Today, we are struggling with a situation similar to, but in some ways worse than, what was faced by FDR. Thanks to the worldwide pandemic and the administration’s response, not only are more than 30 million people out of work, but more than 180,000 are dead. Instances of police brutality have sparked nationwide protests.
Instead of promoting unity, however, President Donald Trump on Fox News’ Laura Ingraham show recently talked of people in the “dark shadows” who are “controlling” presidential candidate Joe Biden and “thugs” in dark clothing flying into Washington, D.C., to stage violence. On the same show he claimed, falsely, that Portland, Oregon, had been burning for years.
Asserting that America has descended into chaos and its cities are burning, Trump wants us to forget that if this is true, it is happening on his watch.

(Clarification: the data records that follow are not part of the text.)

[config.mk]
export PLATFORM = sky130hd
export DESIGN_NAME = tile_seq_flat
export DESIGN_NICKNAME = d
export VERILOG_FILES = /design/src/rtl/tile_seq_if.sv /design/src/rtl/tile_seq.sv /design/src/flat_wrapper.sv
export SDC_FILE = /design/constraint.sdc
export NUM_CORES = 2
export LEC_CHECK = 0
export ABC_AREA = 1
export ABC_CLOCK_PERIOD_IN_PS = 4100
export BUFFER_PORTS_ARGS = -buffer_cell sky130_fd_sc_hd__buf_2
export CAP_MARGIN = 25
export CELL_PAD_IN_SITES_DETAIL_PLACEMENT = 0
export CELL_PAD_IN_SITES_GLOBAL_PLACEMENT = 1
export CORE_ASPECT_RATIO = 1.1
export CORE_MARGIN = 3
export CORE_UTILIZATION = 45
export DETAILED_ROUTE_END_ITERATION = 6
export PLACE_DENSITY_LB_ADDON = 0.1
export SLEW_MARGIN = 20
export SYNTH_ARGS = -nofsm -noshare
export SYNTH_HDL_FRONTEND = slang
export SYNTH_SLANG_ARGS = --single-unit
[constraint.sdc]
create_clock -name CLK -period 4.1 [get_ports CLK]
set_input_delay 0.205 -clock CLK [delete_from_list [all_inputs] [get_ports CLK]]
set_output_delay 0.205 -clock CLK [all_outputs]
set_load 0.02 [all_outputs]
[src/rtl/tile_seq_if.sv]
`default_nettype none
// ---------------------------------------------------------------------------
// Module   : tile_seq_if
// Purpose  : Host write port and tile edge bundle for the 8x8 tile sequencer.
//            The master drives operand writes and START. The slave returns
//            status and the skewed row/column edge data.
// Revision : 1.0  initial release
// ---------------------------------------------------------------------------
interface tile_seq_if #(
   parameter int KW = 3
);
   logic          WR_EN;
   logic          WR_SEL;
   logic [2:0]    WR_LANE;
   logic [KW-1:0] WR_K;
   logic [15:0]   WR_DATA;
   logic          START;
   logic          BUSY;
   logic          DONE;
   logic          CLR;
   logic          TILE_EN;
   logic [127:0]  ROW_OUT;
   logic [127:0]  COL_OUT;

   modport master (
      output WR_EN, WR_SEL, WR_LANE, WR_K, WR_DATA, START,
      input  BUSY, DONE, CLR, TILE_EN, ROW_OUT, COL_OUT
   );

   modport slave (
      input  WR_EN, WR_SEL, WR_LANE, WR_K, WR_DATA, START,
      output BUSY, DONE, CLR, TILE_EN, ROW_OUT, COL_OUT
   );
endinterface
`default_nettype wire

[src/rtl/tile_seq.sv]
`default_nettype none
// ---------------------------------------------------------------------------
// Module   : tile_seq
// Purpose  : Buffers an 8xK A operand and a Kx8 B operand, then streams them
//            diagonally skewed into the 8x8 systolic tile edges. Drives the
//            accumulator clear and tile enable, and pulses DONE when the
//            tile results are final.
// Revision : 1.0  initial release
// ---------------------------------------------------------------------------
module tile_seq #(
   parameter int K  = 8,
   parameter int KW = (K > 1) ? $clog2(K) : 1
) (
   input  logic       CLK,
   input  logic       RSTN,
   tile_seq_if.slave  bus
);
   // One run cycle per skew step: K data beats plus 7 row and 7 column skew
   // steps, plus one cycle for the last PE's registered MAC to settle.
   localparam int T  = K + 15;
   localparam int TW = $clog2(T);

   typedef enum logic [1:0] {
      S_IDLE  = 2'd0,
      S_CLEAR = 2'd1,
      S_RUN   = 2'd2,
      S_FIN   = 2'd3
   } state_t;

   state_t          state_q, state_d;
   logic [TW-1:0]   t_q, t_d;
   logic            busy_q, busy_d;
   logic            done_q, done_d;
   logic            clr_q, clr_d;
   logic            en_q, en_d;
   logic [127:0]    row_q, row_d;
   logic [127:0]    col_q, col_d;

   // Operand storage is deliberately not reset; contents survive passes.
   logic [15:0]     a_q [8][K];
   logic [15:0]     b_q [K][8];

   logic            wr_ok;

   // Writes are only taken while idle and for an in-range reduction index.
   assign wr_ok = bus.WR_EN && !busy_q && ({1'b0, bus.WR_K} < (KW+1)'(K));

   // Operand array write port.
   always_ff @(posedge CLK) begin
      if (wr_ok) begin
         if (!bus.WR_SEL) begin
            a_q[bus.WR_LANE][bus.WR_K] <= bus.WR_DATA;
         end else begin
            b_q[bus.WR_K][bus.WR_LANE] <= bus.WR_DATA;
         end
      end
   end

   // Pass sequencing: IDLE -> CLEAR -> RUN (T cycles) -> FIN -> IDLE.
   always_comb begin
      state_d = state_q;
      t_d     = t_q;
      case (state_q)
         S_IDLE: begin
            if (bus.START) begin
               state_d = S_CLEAR;
            end
         end
         S_CLEAR: begin
            state_d = S_RUN;
            t_d     = '0;
         end
         S_RUN: begin
            if (t_q == TW'(T - 1)) begin
               state_d = S_FIN;
            end else begin
               t_d = t_q + 1'b1;
            end
         end
         default: begin
            state_d = S_IDLE;
         end
      endcase
   end

   // Outputs are decoded from the next state so they appear registered in
   // the same cycle as the state they describe.
   always_comb begin
      busy_d = (state_d != S_IDLE);
      clr_d  = (state_d == S_CLEAR);
      en_d   = (state_d == S_RUN);
      done_d = (state_d == S_FIN);
   end

   // Per-lane skew: lane g carries reduction index t-g when it is in range.
   for (genvar gi = 0; gi < 8; gi++) begin : g_lane
      logic signed [TW+1:0] kr;
      logic [15:0]          row_v;
      logic [15:0]          col_v;

      // Select this lane's operand for the upcoming run cycle.
      always_comb begin
         kr    = $signed({2'b00, t_d}) - $signed((TW+2)'(gi));
         row_v = '0;
         col_v = '0;
         if ((state_d == S_RUN) && (kr >= 0) && (kr < $signed((TW+2)'(K)))) begin
            row_v = a_q[gi][kr[KW-1:0]];
            col_v = b_q[kr[KW-1:0]][gi];
         end
      end

      assign row_d[16*gi +: 16] = row_v;
      assign col_d[16*gi +: 16] = col_v;
   end

   // State and registered outputs; reset clears everything immediately.
   always_ff @(posedge CLK or negedge RSTN) begin
      if (!RSTN) begin
         state_q <= S_IDLE;
         t_q     <= '0;
         busy_q  <= 1'b0;
         done_q  <= 1'b0;
         clr_q   <= 1'b0;
         en_q    <= 1'b0;
         row_q   <= '0;
         col_q   <= '0;
      end else begin
         state_q <= state_d;
         t_q     <= t_d;
         busy_q  <= busy_d;
         done_q  <= done_d;
         clr_q   <= clr_d;
         en_q    <= en_d;
         row_q   <= row_d;
         col_q   <= col_d;
      end
   end

   assign bus.BUSY    = busy_q;
   assign bus.DONE    = done_q;
   assign bus.CLR     = clr_q;
   assign bus.TILE_EN = en_q;
   assign bus.ROW_OUT = row_q;
   assign bus.COL_OUT = col_q;

endmodule
`default_nettype wire
[src/flat_wrapper.sv]
// flat-port wrapper written by rule: the top's interface ports become plain ports
module tile_seq_flat 
#(
   parameter int K  = 8,
   parameter int KW = (K > 1) ? $clog2(K) : 1
)
  (CLK, RSTN, bus_WR_EN, bus_WR_SEL, bus_WR_LANE, bus_WR_K, bus_WR_DATA, bus_START, bus_BUSY, bus_DONE, bus_CLR, bus_TILE_EN, bus_ROW_OUT, bus_COL_OUT);
  tile_seq_if #(.KW(KW)) bus_i ();
  input  logic CLK;
  input  logic RSTN;
  input wire logic [$bits(bus_i.WR_EN)-1:0] bus_WR_EN;
  input wire logic [$bits(bus_i.WR_SEL)-1:0] bus_WR_SEL;
  input wire logic [$bits(bus_i.WR_LANE)-1:0] bus_WR_LANE;
  input wire logic [$bits(bus_i.WR_K)-1:0] bus_WR_K;
  input wire logic [$bits(bus_i.WR_DATA)-1:0] bus_WR_DATA;
  input wire logic [$bits(bus_i.START)-1:0] bus_START;
  output wire logic [$bits(bus_i.BUSY)-1:0] bus_BUSY;
  output wire logic [$bits(bus_i.DONE)-1:0] bus_DONE;
  output wire logic [$bits(bus_i.CLR)-1:0] bus_CLR;
  output wire logic [$bits(bus_i.TILE_EN)-1:0] bus_TILE_EN;
  output wire logic [$bits(bus_i.ROW_OUT)-1:0] bus_ROW_OUT;
  output wire logic [$bits(bus_i.COL_OUT)-1:0] bus_COL_OUT;
  assign bus_i.WR_EN = bus_WR_EN;
  assign bus_i.WR_SEL = bus_WR_SEL;
  assign bus_i.WR_LANE = bus_WR_LANE;
  assign bus_i.WR_K = bus_WR_K;
  assign bus_i.WR_DATA = bus_WR_DATA;
  assign bus_i.START = bus_START;
  assign bus_BUSY = bus_i.BUSY;
  assign bus_DONE = bus_i.DONE;
  assign bus_CLR = bus_i.CLR;
  assign bus_TILE_EN = bus_i.TILE_EN;
  assign bus_ROW_OUT = bus_i.ROW_OUT;
  assign bus_COL_OUT = bus_i.COL_OUT;
  tile_seq #(.K(K), .KW(KW)) u_core (.CLK(CLK), .RSTN(RSTN), .bus(bus_i));
endmodule
======== After elaboration in Yosys (flattened, before gate mapping) ========
Memory sizes are Yosys's and may differ from the RTL's.
Index checks and enable logic that the tools add are counted.
word-level totals
  memories ................................ 2
  latch bits .............................. 0
  RAM bits ................................ 2048
  input bits .............................. 27
  word-level logic and storage cells ...... 139
  ROM bits ................................ 0
  flip-flop bits (word level) ............. 267
operators by class
  bitwise operators ....................... 10
  order comparisons ....................... 28
  divide/modulo/power cells ............... 0
  eq/ne operators ......................... 6
  reduce and logical (&&, ||, !) cells .... 22
  shifts and indexed selects .............. 0
  add/sub/neg operators ................... 8
  multiplexer cells ....................... 55
  multipliers ............................. 0
memory list
  name        depth  bits a word  rd ports  clocked after memory_dff  write ports  line            text
  u_core.a_q  8      128          8         0                         1            tile_seq.sv:40  logic [15:0] a_q [8][K];
  u_core.b_q  8      128          8         0                         1            tile_seq.sv:41  logic [15:0] b_q [K][8];
operators by type and width
  kind                   count
  $mux W16               34
  $bmux W16 S3           8
  $mux W128              2
  $demux W16 S3          2
  $ge A6 B1 Y1 const B   7
  $lt A6 B5 Y1 const B   7
  $ge A4 B4 Y1 const B   10
  $not A3 Y4             10
  $sub A5 B3 Y6 const B  4
  $logic_and A1 B1 Y1    19
  $sub A5 B2 Y6 const B  2
  $pmux W5 S2            1
  $lt A4 B1 Y1 const B   2
  $eq A2 B2 Y1 const B   3
  $pmux W2 S3            1
  $sub A5 B1 Y6 const B  1
  $add A5 B1 Y5 const B  1
  $eq A5 B5 Y1 const B   1
  $ge A5 B1 Y1 const B   1
  $lt A5 B4 Y1 const B   1
  $mux W5                1
  $eq A2 B1 Y1 const B   2
  $mux W1                4
  $mux W2                2
  other kinds (3)        3

======== Longest topological paths before layout ========
  depth after elaboration ................. 9
  depth in mapped cells ................... 21
  mapped depth without buffers ............ 17

======== Least setup slack after synthesis ========
No wires, ideal clock.
  path type ............................... register -> register
  start ................................... register u_core.t_q[0]
  end ..................................... register u_core.row_q[89] (netlist: u_core.bus.ROW_OUT[89])
  data required time ...................... 4.029 ns
  stages on the path, launching flop included .. 21
  setup time .............................. 0.071 ns
  path slack .............................. 0.956 ns
  data arrival time ....................... 3.072 ns
  period minus slack after synthesis ...... 3.144 ns
  cells stage by stage .................... dfrtp_1 inv_1 ha_1 nand2_1 inv_2 nand2_4 nand2_2 nand2_4 nand3_4 buf_4 buf_2 buf_2 ha_1 clkbuf_1 inv_1 clkbuf_1 clkbuf_1 o211ai_1 nand3_1 nand2_1 nor2_1
on the way
  cells in the longest elaborated chain, start to end .. 9
  elaborated cells on any way between the ends .. 17
RTL lines
  element                                                line             text
  from (decl)                                            tile_seq.sv:31   logic [TW-1:0] t_q, t_d;
  from (signal assigned)                                 tile_seq.sv:129  t_q <= t_d;
  branches (longest 8 deep; another with $sub A5 B3 Y6)  -
  $mux W16 (*)                                           tile_seq.sv:106  if ((state_d == S_RUN) && (kr >= 0) && (kr < $signed((TW+2)'(K)))) begin
  via u_core.g_lane[5].row_v[9]                          tile_seq.sv:98   logic [15:0] row_v;
  to (signal assigned)                                   tile_seq.sv:134  row_q <= row_d;
  to (decl)                                              tile_seq.sv:36   logic [127:0] row_q, row_d;
Mark *: on every way through the listed nets, which the timed path passes. The select of a mux whose other input is x is not followed.

======== Worst setup path in the final report ========
  start ................................... register u_core.state_q[0]
  end ..................................... register u_core.row_q[69] (netlist: u_core.bus.ROW_OUT[69])
on the way
  elaborated cells on any way between the ends .. 18
RTL lines
  element                                line             text
  from (decl)                            tile_seq.sv:30   state_t state_q, state_d;
  from (signal assigned)                 tile_seq.sv:128  state_q <= state_d;
  $eq A2 B2 Y1 (tied with other cells)   tile_seq.sv:63   case (state_q)
  $pmux W2 S3 (*)                        tile_seq.sv:63
  via u_core.state_d[1]                  tile_seq.sv:30
  $eq A2 B2 Y1 (*)                       tile_seq.sv:106
  $logic_and A1 B1 Y1 (*) (2 in series)  tile_seq.sv:106
  $mux W16 (*)                           tile_seq.sv:106
  via u_core.g_lane[4].row_v[5]          tile_seq.sv:98
The timed path passes the listed nets; every way through them passes the cells marked *. The select of a mux whose other input is x is not followed.

==> summary.md <==
| Metric | Value |
|---|---|
| Number of buffers created by CTS | 231 |
| Leakage power | 41.12 nW |
| Die Area | 207200 um2 |
| Min-delay src | bus_WR_DATA[5] |
| Setup violation total in the final timing report | 0 |
| Area grow syn2layout | 14.83% |
| Critical path arrival | 4.30 ns |
| Cell types occupying the most area after synthesis | sky130_fd_sc_hd__edfxtp_1 68%, sky130_fd_sc_hd__nand2_1 7.9%, sky130_fd_sc_hd__dfrtp_1 7.4% |
| Average size of a mapped cell | 12.11 um2 |
| Initial detailed-routing violation count | 4833 |
| Floorplan row count | 172 |
| Final net count | 7923 |
| Number of max-capacitance violations reported | 0 |
| Fraction of power consumed by the clock network | 0.234 |
| Data required time of the critical path | 4.88 ns |
| Destination of the worst hold path | u_core.a_q[0][117]$_DFFE_PP_ |
| Clock Pin Slew Worst Setup and Hold Paths | 0.06 ns |
| Pin slew with the least headroom to its limit | 1.522 ns |
| FF-to-FF path depth | 12 |
| Switching power | 40.44 mW |
| Portion of the post-synthesis area used by sequential elements | 0.7510 |
| Worst vdd ir | 0.001783 V |
| Number of buffers on the longest clock path | 3 |
| Core Box Area | 200100 um2 |
| Antenna violation net count after detailed routing | 0 |
| Max FO, Critical Path | 17 |
| Number of iterations in the first detailed-routing pass | 6 |
| Sequential share of power | 0.291 |
| Share of total power consumed by net switching | 0.4411 |
| Ratio of routed vias to standard cells | 5.184 |
| Share of Yosys cell area claimed by the top area cell type | 0.6774 |
| Critical Path Start Type | register |
| Maximum clock frequency | 283.5 MHz |
| Status | finished with violations |
| Critical Setup Path Class | register to register |
| Kind of path behind the tightest hold check | primary input to register |
| Clock period minus final worst setup slack | 3.528 ns |
| Post-Route Setup TNS | 0 ns |
| Global-route wire length before repair | 363.6 mm |
| IO buf count | 286 |
| Count of cells resized by post-cts repair | 0 |
| Final worst path period share | 0.8604 |
| Die extent in x | 434.2 um |
| Violated checks | max-slew violations |
| Height of the die | 477.1 um |
| Number of global-route vias before repair | 53600 |
| Most used flip-flop cell after synthesis | sky130_fd_sc_hd__edfxtp_1 |
| Internal reg-to-reg setup slack | 0.57 ns |
| Largest incremental delay on the critical path | 0.59 ns |
| Crit path max-delay cell type | sky130_fd_sc_hd__nand3_2 |
| Clock tree from TritonCTS | yes |
| Post-detailed-route wirelength per cell | 23.16 um |
| Power per cell area | 879.5 nW/um2 |
| Total overflow reported by the global router | 0 |
| Asr flop ratio synth | 0.1153 |
| Number of library cell types mapped by synthesis | 34 |
| Worst setup skew after layout | 0.04110 ns |
| Total internal power | 51.24 mW |
| Cells traversed along the worst timing path | inv_1, ha_1, nand2_1, a21oi_1, nand2_1, nand2_2, inv_2, ha_1, a21oi_1, nand3_2, buf_12, nor2_1 |
| Logic gate share of total power | 0.475 |
| Synthesized netlist net count | 7539 |
| Total design power | 91.68 mW |
| Starting Density | 0.4536 |
| Max-slew violation total from the final report | 32 |
| Final GP Congestion | 0.7811 |
| Largest net degree at the start of global routing | 213 |
| H-tree levels | 4 |
| Clock latency of the later-clocked register in the worst-skew pair | 0.87 ns |
| RR Startpoint | u_core.state_q[0]$_DFF_PN0_ |
| Worst flop-to-flop path endpoint | u_core.bus.ROW_OUT[69]$_DFF_PN0_ |
| Clk root buf | sky130_fd_sc_hd__clkbuf_16 |
| HPWL reported at the end of detailed placement | 133.6 mm |
| Headroom to the max-slew limit | -0.01478 |
| Library cell occupying the most area in the post-synthesis netlist | sky130_fd_sc_hd__edfxtp_1 |
| Netlist Area Pre-Place | 90780 um2 |
| Synth warnings | 0 |
| Final hold violation count | 0 |
| Total Routing Usage GR | 0.2380 |
| Total DRC errors in the routed layout | 0 |
| Unrepaired setup endpoints after global routing | false |
| Number of storage elements in the synthesis netlist | 2315 |
| Vias after detailed routing | 55500 |
| Number of sinks driven by the clock tree | 2315 |
| Share of final-layout standard cells stronger than drive strength 1 | 0.1220 |
| Number of ports placed on the die boundary | 287 |
| Number of flops mapped to enable cells by yosys | 2048 |
| Critical Path Sink Type | register |
| DRT Wirelength | 248.0 mm |
| Gate count of the mapped netlist | 7499 |
| Number of antenna violations at the first check in global routing | 21 |
| Hold Path Stages | 1 |
cells in the final DEF, fill, tap and decap left out, types with 19 or more instances in the layout:
master	instances
sky130_fd_sc_hd__inv_1	788
sky130_fd_sc_hd__nor2_1	450
sky130_fd_sc_hd__o211ai_1	101
sky130_fd_sc_hd__o21ai_0	95
sky130_fd_sc_hd__buf_12	46
sky130_fd_sc_hd__nor2_2	43
sky130_fd_sc_hd__nand4_1	73
sky130_fd_sc_hd__dlygate4sd3_1	19
sky130_fd_sc_hd__bufinv_16	19
sky130_fd_sc_hd__o21ai_1	80
sky130_fd_sc_hd__buf_2	269
sky130_fd_sc_hd__nand3_1	1018
sky130_fd_sc_hd__clkbuf_16	239
sky130_fd_sc_hd__nand2_1	1896
sky130_fd_sc_hd__nand3_2	32
sky130_fd_sc_hd__dfrtp_1	267
sky130_fd_sc_hd__edfxtp_1	2048
sky130_fd_sc_hd__clkinv_1	26
sky130_fd_sc_hd__clkbuf_8	34
sky130_fd_sc_hd__buf_4	203
sky130_fd_sc_hd__clkinv_2	39
sky130_fd_sc_hd__clkbuf_1	65
sky130_fd_sc_hd__a21oi_1	143
power by group through the flow:
| stage | Clock, mW | Combinational [mW] | Sequential, mW |
|---|---|---|---|
| detailed placement | 0 | 44.0 | 27.2 |
| floorplan | 0 | 29.0 | 27.5 |
| global route | 22.9 | 48.6 | 26.7 |
| CTS | 21.9 | 44.1 | 26.7 |
| finish | 21.4 | 43.5 | 26.7 |
| global placement | 0 | 43.9 | 27.2 |
Yosys cell counts (16+ instances only):
library cell and instances:
sky130_fd_sc_hd__clkbuf_1 99, sky130_fd_sc_hd__nand2_1 1899, sky130_fd_sc_hd__nor3_1 17, sky130_fd_sc_hd__buf_1 16, sky130_fd_sc_hd__edfxtp_1 2048, sky130_fd_sc_hd__nor2_1 487, sky130_fd_sc_hd__dfrtp_1 267, sky130_fd_sc_hd__nand3_1 1019
sky130_fd_sc_hd__o21ai_0 95, sky130_fd_sc_hd__o211ai_1 101, sky130_fd_sc_hd__a21oi_1 143, sky130_fd_sc_hd__inv_1 789, sky130_fd_sc_hd__o21ai_1 80, sky130_fd_sc_hd__nand3_2 31, sky130_fd_sc_hd__buf_2 264, sky130_fd_sc_hd__nand4_1 73
per-layer routing:
metal | GRT usage | wire, um | up-vias
li1 | - | - | 26260
met1 | 0.3375 | 110100 | 27510
met2 | 0.3878 | 119400 | 1428
met3 | 0.03199 | 12680 | 313
met4 | 0.06332 | 5736 | 0
met5 | 0 | 0 | -
final cells by class:
| cell class | count | area, um2 |
|---|---|---|
| Timing Repair Buffer | 541 | 4050 |
| Antenna cell | 10 | 25.02 |
| Multi-Input combinational cell | 3990 | 17900 |
| Inverter | 804 | 3040 |
| Clock buffer | 338 | 6693 |
| Clock inverter | 99 | 1085 |
| Fill cell | 17330 | 95900 |
| Tap cell | 2610 | 3266 |
| Sequential cell | 2315 | 68180 |
how the worst max path moves through the flow:
| stage | from | to | slack (ns) | cells past startpoint |
|---|---|---|---|---|
| 2_1_floorplan | u_core.t_q[0]$_DFF_PN0_ | u_core.bus.ROW_OUT[89]$_DFF_PN0_ | 0.96 | 20 |
| 3_3_place_gp | u_core.state_q[0]$_DFF_PN0_ | u_core.bus.ROW_OUT[75]$_DFF_PN0_ | 0.62 | 12 |
| 3_5_place_dp | u_core.state_q[0]$_DFF_PN0_ | u_core.bus.ROW_OUT[74]$_DFF_PN0_ | 0.61 | 12 |
| 4_1_cts | u_core.state_q[0]$_DFF_PN0_ | u_core.bus.ROW_OUT[74]$_DFF_PN0_ | 0.59 | 12 |
| 5_1_grt | u_core.state_q[0]$_DFF_PN0_ | u_core.bus.ROW_OUT[74]$_DFF_PN0_ | 0.39 | 12 |
| 6_report | u_core.state_q[0]$_DFF_PN0_ | u_core.bus.ROW_OUT[69]$_DFF_PN0_ | 0.57 | 12 |
flip-flops by register name, indices dropped and copies added, names as in the netlist:
name,count
u_core.bus.CLR,1
u_core.b_q,1024
u_core.bus.BUSY,1
u_core.bus.ROW_OUT,128
u_core.bus.DONE,1
u_core.a_q,1024
u_core.bus.TILE_EN,1
u_core.t_q,5
u_core.bus.COL_OUT,128
u_core.state_q,2
cell families (layout without fill, tap and decap cells):
| group | Yosys count | in the layout | share of synthesized area |
|---|---|---|---|
| and+or+nand+nor | 3549 | 3549 | 0.1665 |
| adders and majority gates | 13 | 13 | 0.001792 |
| DFF | 2315 | 2315 | 0.7510 |
| xor gates and xnor gates | 6 | 6 | 0.0006617 |
| other | 0 | 10 | 0 |
| AOI/OAI and AO/OA | 422 | 422 | 0.02626 |
| buffers and inverters | 1194 | 1782 | 0.05379 |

To anyone old enough to remember the 1967 Detroit riots, the unrest that followed the 1968 murder of the Rev. Martin Luther King Jr. or the 1992 police beating of Rodney King, today’s Portland and Kenosha events barely register on the chaos scale.
Trump’s insertion of multi-agency federal troops and mercenaries inflamed these situations, not only in Portland but also right across from the White House at St. John’s Church near Lafayette Square. None of his actions have contributed to public safety.
And what are we to make of Trump, or Culpeper’s Jon Russell, implying that Black Lives Matter marches cause suburban women and children to quake in fear? This is an old dog whistle, which was employed by racist real-estate agents and bankers in the 1950s and ‘60s to keep minorities out of white neighborhoods.
Most of Culpeper’s neighborhoods are a rich combination of races, creeds, ages and political viewpoints. Today’s “suburbanites” are nothing like those of 70 years ago.
This summer’s Black Lives March in Culpeper and hundreds more in cities and towns all across American were nonviolent examples of our right to peaceably assemble, guaranteed by our Constitution.
Some who may have been fearful appeared to be the St. Louis couple who brandished firearms at peaceful marchers as they passed their door, and the 17-year-old in Kenosha who killed two protesters and wounded a third, in cold blood. The St. Louis couple was made heroes at the Republican National Convention. And Trump has defended, rather than condemned, 17-year-old Kyle Rittenhouse.
Many parents have had to deal with their children’s fears of “monsters under the bed.” The patient parent turned on the lights to show that there was nothing there.
Now, America needs a responsible adult in the Oval Office who will “turn on the lights” and express empathy, inspire hope and faith in the future, and marshal the nation’s considerable resources to defeat the pandemic, attack racial and economic inequities, and restore America’s place in the world.
In contrast to Republican assertions, Joe Biden has responded to these crises as a unifier who understands the need to govern for the common good. He recently remarked, “I want a safe America, safe from COVID, safe from crime and looting, safe from racially motivated violence, safe from bad cops.”
Biden promotes law and order. He clearly stated, “Rioting is not protesting. Looting is not protesting. It is lawlessness plain and simple, and those who do it should be prosecuted.”
Vote like your lives depend upon it, because they do.
David Reuther, a retired U.S. Foreign Service officer, is past chair of the Culpeper Democratic Committee. These are his personal observations.